As conceptualized from the beginning, this demo app is not fit to be place behind a load balancer and scaled up with multiple instances. As such, there are a few changes that would need to be made in order to enable that ability. The database is set-up to be a single file sqlite database stored in the file system of each of the instances. This prevents data from being shared between application instances and would incorrectly partition the data to be per-instance, which means things like session, tweets, profiles, etc would not persist between different instances.
Obviously this is a major blocker in terms of scalability for a popular application, but in our case for a demo app, it is acceptable.
The first line of defense for an overstretched application is typically improving/implementing some level of caching. The types of caching, the TTL, and scale of caching is dependant on the situation. For an application that is similar to this one, there are two main types of caching that could be explored in order to reduce load. Bundle caching and media/asset caching.
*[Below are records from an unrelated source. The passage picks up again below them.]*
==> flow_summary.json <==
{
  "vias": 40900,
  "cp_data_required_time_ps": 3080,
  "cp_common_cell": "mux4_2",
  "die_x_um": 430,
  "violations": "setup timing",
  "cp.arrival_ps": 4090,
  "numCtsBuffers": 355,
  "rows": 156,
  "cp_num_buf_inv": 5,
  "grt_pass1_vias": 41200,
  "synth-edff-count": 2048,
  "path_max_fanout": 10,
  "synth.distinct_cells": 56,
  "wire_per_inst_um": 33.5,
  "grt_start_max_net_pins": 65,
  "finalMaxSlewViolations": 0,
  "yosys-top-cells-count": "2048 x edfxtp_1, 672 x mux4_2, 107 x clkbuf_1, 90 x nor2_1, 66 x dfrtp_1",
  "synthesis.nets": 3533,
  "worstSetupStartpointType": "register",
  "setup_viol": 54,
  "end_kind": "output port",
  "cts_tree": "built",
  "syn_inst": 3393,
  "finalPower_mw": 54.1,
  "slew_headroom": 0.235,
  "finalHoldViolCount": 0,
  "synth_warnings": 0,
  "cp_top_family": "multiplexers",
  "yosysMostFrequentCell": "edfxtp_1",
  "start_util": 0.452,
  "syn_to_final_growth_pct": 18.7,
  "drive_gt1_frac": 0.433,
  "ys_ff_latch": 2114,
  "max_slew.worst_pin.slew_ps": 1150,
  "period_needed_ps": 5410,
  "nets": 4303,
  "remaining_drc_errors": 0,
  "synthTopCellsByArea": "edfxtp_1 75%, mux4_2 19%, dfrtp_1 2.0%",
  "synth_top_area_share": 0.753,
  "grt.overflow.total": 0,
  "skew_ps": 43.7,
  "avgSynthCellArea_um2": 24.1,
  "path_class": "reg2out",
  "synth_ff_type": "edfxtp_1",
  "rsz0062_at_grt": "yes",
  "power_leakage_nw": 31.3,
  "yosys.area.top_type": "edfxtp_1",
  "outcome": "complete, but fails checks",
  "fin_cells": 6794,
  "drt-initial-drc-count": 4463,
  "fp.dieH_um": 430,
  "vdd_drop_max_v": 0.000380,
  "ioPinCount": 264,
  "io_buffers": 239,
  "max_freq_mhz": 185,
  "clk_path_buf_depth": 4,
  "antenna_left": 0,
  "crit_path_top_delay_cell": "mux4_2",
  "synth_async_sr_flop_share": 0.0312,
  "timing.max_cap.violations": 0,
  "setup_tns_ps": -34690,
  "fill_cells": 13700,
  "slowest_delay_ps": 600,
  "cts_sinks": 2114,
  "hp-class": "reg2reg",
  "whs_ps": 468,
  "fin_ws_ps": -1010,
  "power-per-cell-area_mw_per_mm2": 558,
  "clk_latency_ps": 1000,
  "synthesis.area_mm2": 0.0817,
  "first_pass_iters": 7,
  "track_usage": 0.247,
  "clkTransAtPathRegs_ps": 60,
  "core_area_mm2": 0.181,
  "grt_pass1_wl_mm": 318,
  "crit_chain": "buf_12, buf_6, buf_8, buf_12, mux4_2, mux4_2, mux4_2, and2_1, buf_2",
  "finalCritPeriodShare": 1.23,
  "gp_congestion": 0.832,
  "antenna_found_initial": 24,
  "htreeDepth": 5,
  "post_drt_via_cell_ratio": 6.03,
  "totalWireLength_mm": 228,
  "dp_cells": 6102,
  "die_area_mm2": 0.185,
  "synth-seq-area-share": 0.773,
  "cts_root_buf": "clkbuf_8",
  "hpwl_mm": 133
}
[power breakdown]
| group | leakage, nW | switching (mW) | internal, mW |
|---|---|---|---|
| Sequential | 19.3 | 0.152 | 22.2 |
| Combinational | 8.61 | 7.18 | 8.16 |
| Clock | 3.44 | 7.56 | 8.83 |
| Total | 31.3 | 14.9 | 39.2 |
Because the application is designed as an SPA of sorts, the front end code could be aggressively cached. If the JavaScript bundle were to be loaded with a hash tied to the specific build version, the bundle could be cached indefinably. This would reduce the TTFB given the only requirement is to load the compressed javascript application pack. After the pack is loaded and all the scripts have been JIT compiled, we can bring up some intermediary loading screen while assets, tweets, and other content is fetched and loaded from different sources (assuming they weren't already being pre-fetched)
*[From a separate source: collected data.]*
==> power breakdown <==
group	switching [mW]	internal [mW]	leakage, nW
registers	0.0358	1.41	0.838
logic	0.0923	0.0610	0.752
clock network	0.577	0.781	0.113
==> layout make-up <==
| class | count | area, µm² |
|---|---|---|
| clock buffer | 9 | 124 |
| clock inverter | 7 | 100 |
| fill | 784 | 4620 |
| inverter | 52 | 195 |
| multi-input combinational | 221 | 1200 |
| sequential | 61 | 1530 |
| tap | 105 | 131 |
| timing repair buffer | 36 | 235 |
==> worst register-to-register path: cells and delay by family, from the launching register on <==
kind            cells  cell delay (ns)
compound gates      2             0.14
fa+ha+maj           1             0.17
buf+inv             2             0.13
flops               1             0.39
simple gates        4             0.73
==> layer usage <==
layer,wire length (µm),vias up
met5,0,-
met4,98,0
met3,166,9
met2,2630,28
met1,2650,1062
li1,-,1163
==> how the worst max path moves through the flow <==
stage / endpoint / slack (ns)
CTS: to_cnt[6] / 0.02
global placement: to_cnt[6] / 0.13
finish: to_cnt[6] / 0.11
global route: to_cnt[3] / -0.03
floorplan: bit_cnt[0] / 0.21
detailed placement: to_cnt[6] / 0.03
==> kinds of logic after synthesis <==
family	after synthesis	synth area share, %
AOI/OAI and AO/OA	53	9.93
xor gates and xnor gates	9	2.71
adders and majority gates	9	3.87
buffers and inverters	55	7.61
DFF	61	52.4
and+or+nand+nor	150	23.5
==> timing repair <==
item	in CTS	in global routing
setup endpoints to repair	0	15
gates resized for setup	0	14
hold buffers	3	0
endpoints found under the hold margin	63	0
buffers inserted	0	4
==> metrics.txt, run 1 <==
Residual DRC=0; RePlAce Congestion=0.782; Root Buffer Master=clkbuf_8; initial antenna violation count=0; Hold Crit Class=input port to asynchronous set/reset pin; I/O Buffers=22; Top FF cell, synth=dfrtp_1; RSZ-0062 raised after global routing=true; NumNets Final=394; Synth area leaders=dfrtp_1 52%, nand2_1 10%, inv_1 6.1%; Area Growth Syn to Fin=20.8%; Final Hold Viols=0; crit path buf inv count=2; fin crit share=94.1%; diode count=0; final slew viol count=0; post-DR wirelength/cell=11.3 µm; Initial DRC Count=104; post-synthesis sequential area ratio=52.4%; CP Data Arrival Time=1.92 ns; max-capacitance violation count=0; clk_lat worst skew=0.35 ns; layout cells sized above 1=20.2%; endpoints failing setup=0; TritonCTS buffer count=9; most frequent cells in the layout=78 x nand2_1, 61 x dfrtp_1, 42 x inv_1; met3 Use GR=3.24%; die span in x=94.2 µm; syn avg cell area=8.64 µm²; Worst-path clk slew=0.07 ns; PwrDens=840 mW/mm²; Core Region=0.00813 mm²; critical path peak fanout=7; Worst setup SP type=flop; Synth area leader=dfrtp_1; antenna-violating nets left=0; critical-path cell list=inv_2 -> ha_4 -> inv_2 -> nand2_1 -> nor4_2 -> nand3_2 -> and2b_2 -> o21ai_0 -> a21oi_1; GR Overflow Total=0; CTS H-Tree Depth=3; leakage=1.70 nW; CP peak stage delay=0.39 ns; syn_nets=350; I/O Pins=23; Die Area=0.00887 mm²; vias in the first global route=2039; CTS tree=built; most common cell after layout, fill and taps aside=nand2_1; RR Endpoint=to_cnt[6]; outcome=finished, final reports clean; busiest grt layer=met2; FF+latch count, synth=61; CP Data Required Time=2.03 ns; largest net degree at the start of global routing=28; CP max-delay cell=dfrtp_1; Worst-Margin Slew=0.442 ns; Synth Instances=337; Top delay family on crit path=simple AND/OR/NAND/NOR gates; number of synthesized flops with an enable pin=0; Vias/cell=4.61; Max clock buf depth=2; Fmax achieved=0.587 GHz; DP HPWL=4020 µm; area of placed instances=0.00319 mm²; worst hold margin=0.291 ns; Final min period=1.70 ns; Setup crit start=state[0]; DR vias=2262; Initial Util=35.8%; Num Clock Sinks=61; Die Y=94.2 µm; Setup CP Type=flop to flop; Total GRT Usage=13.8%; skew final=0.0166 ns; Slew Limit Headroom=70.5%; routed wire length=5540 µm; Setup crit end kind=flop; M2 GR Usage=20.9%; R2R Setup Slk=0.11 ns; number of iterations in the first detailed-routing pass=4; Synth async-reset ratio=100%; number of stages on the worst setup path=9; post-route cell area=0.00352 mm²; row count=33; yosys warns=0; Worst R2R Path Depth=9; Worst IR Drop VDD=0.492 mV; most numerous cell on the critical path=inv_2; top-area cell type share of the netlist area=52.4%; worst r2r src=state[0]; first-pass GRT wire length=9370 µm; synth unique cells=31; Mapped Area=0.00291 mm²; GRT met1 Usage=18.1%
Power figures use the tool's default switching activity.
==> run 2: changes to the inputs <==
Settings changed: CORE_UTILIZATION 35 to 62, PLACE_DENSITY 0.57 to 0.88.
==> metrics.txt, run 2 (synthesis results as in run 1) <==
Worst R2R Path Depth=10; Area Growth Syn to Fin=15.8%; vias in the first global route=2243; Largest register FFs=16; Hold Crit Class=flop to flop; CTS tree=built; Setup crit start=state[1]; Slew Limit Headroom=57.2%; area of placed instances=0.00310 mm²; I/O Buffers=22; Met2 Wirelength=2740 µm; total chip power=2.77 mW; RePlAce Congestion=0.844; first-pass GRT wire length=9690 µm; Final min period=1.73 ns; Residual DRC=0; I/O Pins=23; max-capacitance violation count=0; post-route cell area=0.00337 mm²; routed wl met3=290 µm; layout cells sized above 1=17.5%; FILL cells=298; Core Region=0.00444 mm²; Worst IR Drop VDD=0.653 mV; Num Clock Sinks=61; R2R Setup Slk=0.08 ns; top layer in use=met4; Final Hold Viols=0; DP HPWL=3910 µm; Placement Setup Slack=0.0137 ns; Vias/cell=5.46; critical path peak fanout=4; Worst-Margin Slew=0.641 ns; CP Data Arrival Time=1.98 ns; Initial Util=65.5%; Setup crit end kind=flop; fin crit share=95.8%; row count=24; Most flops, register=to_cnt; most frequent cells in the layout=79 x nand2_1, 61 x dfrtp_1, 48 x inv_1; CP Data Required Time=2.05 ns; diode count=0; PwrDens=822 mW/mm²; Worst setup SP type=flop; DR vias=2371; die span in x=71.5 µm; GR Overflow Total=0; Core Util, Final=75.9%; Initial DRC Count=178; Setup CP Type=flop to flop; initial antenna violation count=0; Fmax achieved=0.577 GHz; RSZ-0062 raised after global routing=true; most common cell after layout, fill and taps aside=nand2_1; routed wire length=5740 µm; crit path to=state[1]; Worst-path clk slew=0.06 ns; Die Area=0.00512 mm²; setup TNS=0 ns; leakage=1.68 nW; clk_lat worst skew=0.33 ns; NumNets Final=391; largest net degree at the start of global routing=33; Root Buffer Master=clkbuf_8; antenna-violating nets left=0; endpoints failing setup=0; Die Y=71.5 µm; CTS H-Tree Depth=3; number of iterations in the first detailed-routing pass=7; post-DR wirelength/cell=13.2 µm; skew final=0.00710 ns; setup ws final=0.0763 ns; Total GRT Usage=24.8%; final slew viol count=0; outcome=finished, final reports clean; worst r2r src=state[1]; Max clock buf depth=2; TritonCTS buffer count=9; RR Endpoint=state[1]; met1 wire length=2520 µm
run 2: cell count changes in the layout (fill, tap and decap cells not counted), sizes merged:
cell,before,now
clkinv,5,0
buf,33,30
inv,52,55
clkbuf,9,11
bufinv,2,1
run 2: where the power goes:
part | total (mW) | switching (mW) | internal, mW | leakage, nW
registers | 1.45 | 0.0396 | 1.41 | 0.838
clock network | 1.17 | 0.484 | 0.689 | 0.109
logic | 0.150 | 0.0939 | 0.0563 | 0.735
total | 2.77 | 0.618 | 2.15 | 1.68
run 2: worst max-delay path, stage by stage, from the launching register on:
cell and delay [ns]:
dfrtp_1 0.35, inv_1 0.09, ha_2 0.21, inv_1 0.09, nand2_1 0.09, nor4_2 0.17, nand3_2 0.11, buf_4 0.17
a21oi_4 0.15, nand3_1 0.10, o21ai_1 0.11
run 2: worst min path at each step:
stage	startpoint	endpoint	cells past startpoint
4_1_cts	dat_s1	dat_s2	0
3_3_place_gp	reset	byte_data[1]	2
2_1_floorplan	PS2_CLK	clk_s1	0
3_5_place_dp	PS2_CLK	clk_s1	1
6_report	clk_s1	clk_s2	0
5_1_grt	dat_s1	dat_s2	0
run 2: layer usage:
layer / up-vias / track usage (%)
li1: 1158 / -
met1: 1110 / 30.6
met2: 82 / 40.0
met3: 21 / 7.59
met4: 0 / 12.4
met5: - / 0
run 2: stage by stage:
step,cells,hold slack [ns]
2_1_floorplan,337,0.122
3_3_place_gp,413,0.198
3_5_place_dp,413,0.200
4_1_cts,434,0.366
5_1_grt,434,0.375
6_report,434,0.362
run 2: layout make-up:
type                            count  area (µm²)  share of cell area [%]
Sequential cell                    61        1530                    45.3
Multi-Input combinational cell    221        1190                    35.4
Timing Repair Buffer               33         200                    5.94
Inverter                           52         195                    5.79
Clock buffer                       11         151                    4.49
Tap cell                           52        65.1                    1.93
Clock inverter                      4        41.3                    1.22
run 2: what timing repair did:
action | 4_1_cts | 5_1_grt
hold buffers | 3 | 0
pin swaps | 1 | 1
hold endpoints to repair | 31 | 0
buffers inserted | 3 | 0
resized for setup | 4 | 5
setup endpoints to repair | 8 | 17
In an application like this, it's estimated that the challenges surrounding media would be a large area of focus. A bottle neck that would inevitably be recognized could be traced to how media is being served. If every user has to reach out to the same server, or even a load balanced cluster, they would run into the issue of media being slower to load the further (in physical terms) they got from the server. In addition, as more and more media is uploaded, the queue to process & upload media could get backed up, reducing the entire app to a crawl. Tweet media uploads would sit in limbo until the request queue is finally cleared and any other api request would be suspended while the assets are processed.
The absolute best solution would be to duplicate all media being uploaded to every edge node. But alas, money doesn't grow on trees and housing that amount of data in every edge node is just a logistical nightmare. So as we break it down, there are a few major issues with this solution. Can't store that much data and don't have the bandwidth to duplicate every asset to every edge node.
A potential solution for the load and latency problem could be to store the media in physical locations that are relevant to the potential audience. This would allow users in different parts of the world to load the assets as if it were being served from a few miles away (because it would be). The audience relevancy would be determined based on the user's followers and average location of viewers. Media could be stored in multiple instances if the tweet becomes more popular and would be cached in any node on a per-request basis.
To solve the backed-up queue problem, the asset processing should be offloaded to a background job so that regular api requests aren't blocked by large media. As a result, this presents a new ability to scale up the worker count to handle additional jobs. As the queue grows in size, the number of workers could also increase to match the demand.